Stavvi Minòs, orribilmente, e ringhia:/essamina le colpe ne l’intrata;/giudica e manda secondo ch’avvinghia./Dico che quando l’anima mal nata/li vien dinanzi, tutta si confessa;/e quel conoscitor de le peccata/vede qual loco d’inferno è da essa;/cignesi con la coda tante volte/quantunque gradi vuol che giù sia messa
Dopo aver ascoltato i loro peccati, Minosse indica ai dannati a quale cerchio sono destinati e, servendosi della sua lunga coda, li colloca nel posto che spetta loro.
Si tratta di un’immagine che ha sempre colpito la mia fantasia e alla quale penso spesso, fin da quando, ai tempi del liceo, mi sono appassionato alla mitologia classica.
E da allora penso che, come, secondo Dante, ciascun dannato è destinatario di un determinato posto (quello che gli spetta, sulla base dei peccati commessi), allo stesso modo ciascuno di noi, al momento della nascita, è destinatario di un determinato destino.
E che, se a determinare il destino dei dannati sono i peccati commessi in vita, a determinare il destino di ciascuno di noi è il nostro passato, il nostro patrimonio genetico, l’albero al quale siamo collegati.
Una mela non cade mai lontano dall’albero, dice un vecchio proverbio.
Secondo gli antichi greci, a presiedere al destino assegnato agli uomini erano le Moire (Cloto, Lachesi e Atropo), che eseguivano il compito loro affidato con freddezza e determinazione.
Secondo la mia fantasia, il destino assegnato agli esseri umani fa sì che ciascuno di noi, al momento della nascita, venga collocato in un determinato piano dell’edificio nel quale immagino che vivano tutti quelli che vengono al mondo.
A ciascuno dei piani di quest’edificio corrisponde una capacità di vedere le cose, una capacità di “visione”, frutto del punto di osservazione che tocca in sorte.
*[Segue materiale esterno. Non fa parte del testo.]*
$ cat config.mk
export PLATFORM = sky130hd
export DESIGN_NAME = dcc_top
export DESIGN_NICKNAME = d
export VERILOG_FILES = /design/src/hdl/dcc_pkg.sv /design/src/hdl/dcc_top.sv
export SDC_FILE = /design/constraint.sdc
export NUM_CORES = 1
export LEC_CHECK = 0
export BUFFER_PORTS_ARGS = -buffer_cell sky130_fd_sc_hd__buf_2
export CAP_MARGIN = 20
export CORE_ASPECT_RATIO = 0.7
export CORE_MARGIN = 5
export CORE_UTILIZATION = 43
export CTS_BUF_LIST = sky130_fd_sc_hd__clkbuf_8
export DETAILED_ROUTE_END_ITERATION = 10
export MAX_ROUTING_LAYER = met4
export PLACE_DENSITY = 0.69
export SKIP_CTS_REPAIR_TIMING = 1
export SYNTH_ARGS = -nofsm -noshare
export SYNTH_HDL_FRONTEND = slang
export SYNTH_SLANG_ARGS = --single-unit
export TNS_END_PERCENT = 100
$ cat constraint.sdc
create_clock -name CLK -period 1.9 [get_ports CLK]
set_clock_uncertainty 0.1 [all_clocks]
set_input_delay 0.095 -clock CLK [delete_from_list [all_inputs] [get_ports CLK]]
set_output_delay 0.095 -clock CLK [all_outputs]
set_load 0.005 [all_outputs]
$ cat src/hdl/dcc_pkg.sv
// Constants for the dual comparator control block.
// Assumes an 8-bit special-function-register bus and one system clock.
package dcc_pkg;

  // ----------------------------------------------------------------
  // Register addresses, index 0 is the first comparator
  // ----------------------------------------------------------------
  localparam int DCC_NUM = 2;
  localparam logic [1:0][7:0] DCC_CTRL_ADDR = {8'h9a, 8'h9b};
  localparam logic [1:0][7:0] DCC_MODE_ADDR = {8'h9c, 8'h9d};
  localparam logic [1:0][7:0] DCC_MUX_ADDR = {8'h9e, 8'h9f};

  // ----------------------------------------------------------------
  // Control register fields
  // ----------------------------------------------------------------
  localparam int DCC_ON_BIT = 7;
  localparam int DCC_RESULT_BIT = 6;
  localparam int DCC_RISE_BIT = 5;
  localparam int DCC_FALL_BIT = 4;
  localparam int DCC_HYP_LSB = 2;
  localparam int DCC_HYN_LSB = 0;
  localparam logic [7:0] DCC_CTRL_RESET = 8'h00;

  // ----------------------------------------------------------------
  // Mode and mux register fields
  // ----------------------------------------------------------------
  localparam int DCC_RIE_BIT = 5;
  localparam int DCC_FIE_BIT = 4;
  localparam int DCC_SPEED_LSB = 0;
  localparam logic [7:0] DCC_MODE_RESET = 8'h02;
  localparam logic [7:0] DCC_MODE_MASK = 8'h33;
  localparam int DCC_MINUS_LSB = 4;
  localparam int DCC_PLUS_LSB = 0;
  localparam logic [7:0] DCC_MUX_RESET = 8'h00;
  localparam logic [7:0] DCC_MUX_MASK = 8'h33;
  localparam logic [1:0] DCC_SEL_RESERVED = 2'h3;

endpackage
Chi viene collocato in un piano posto in alto “vede” meglio, rispetto a chi è destinato ad un piano inferiore, quel che accade di sotto, nel mondo della vita.
La capacità di un individuo di riuscire a capire meglio di altri la realtà, di “leggerla” meglio, non è quindi che la conseguenza del piano dell’edificio nel quale si trova il posto assegnatogli al momento della nascita, del fatto che quel posto si trovi ad un piano alto o basso.
Chi è in grado di “anticipare” l’accadere di un evento non lo fa perché “indovina” ma perché vede cose che chi sta nei piani più bassi non riesce a vedere, perché dispone, in virtù della posizione alla quale è stato destinato, di elementi che, messi in relazione tra di loro, gli fanno “vedere” quello che sta per accadere.
Voglio dire che la nostra intelligenza, la nostra capacità di vedere, di “leggere” (la parola “intelligenza” deriva dal verbo latino legere), di stabilire delle correlazioni tra elementi (che ad altri sembrano privi di alcun legame), dipende dal piano che occupiamo al momento della nascita.
Il tutto si riduce ad una questione di punti di osservazione.
E questa capacità ce la portiamo addosso per tutta la vita, e non c’è ambiente che possa cambiarla.
Non accade (perché non può accadere) quello che accade in tante occasioni, e cioè che chi, solo perché è in grado di spendere di più, può comprare un biglietto che gli consente di occupare un posto dal quale poter osservare meglio lo spettacolo.
La sola funzione che l’ambiente è in grado di esercitare nella nostra vita (e non è cosa da poco) è quella di consentirci di esprimere le capacità che ci son toccate in sorte al momento della nascita, non certo quella di modificare la nostra “impronta” iniziale.
Un ambiente negativo non dà la possibilità di esprimere al meglio le potenzialità di un individuo, uno positivo, al contrario, le fa emergere.
Ma non c’è ambiente, per quanto positivo, che possa far emergere capacità inesistenti.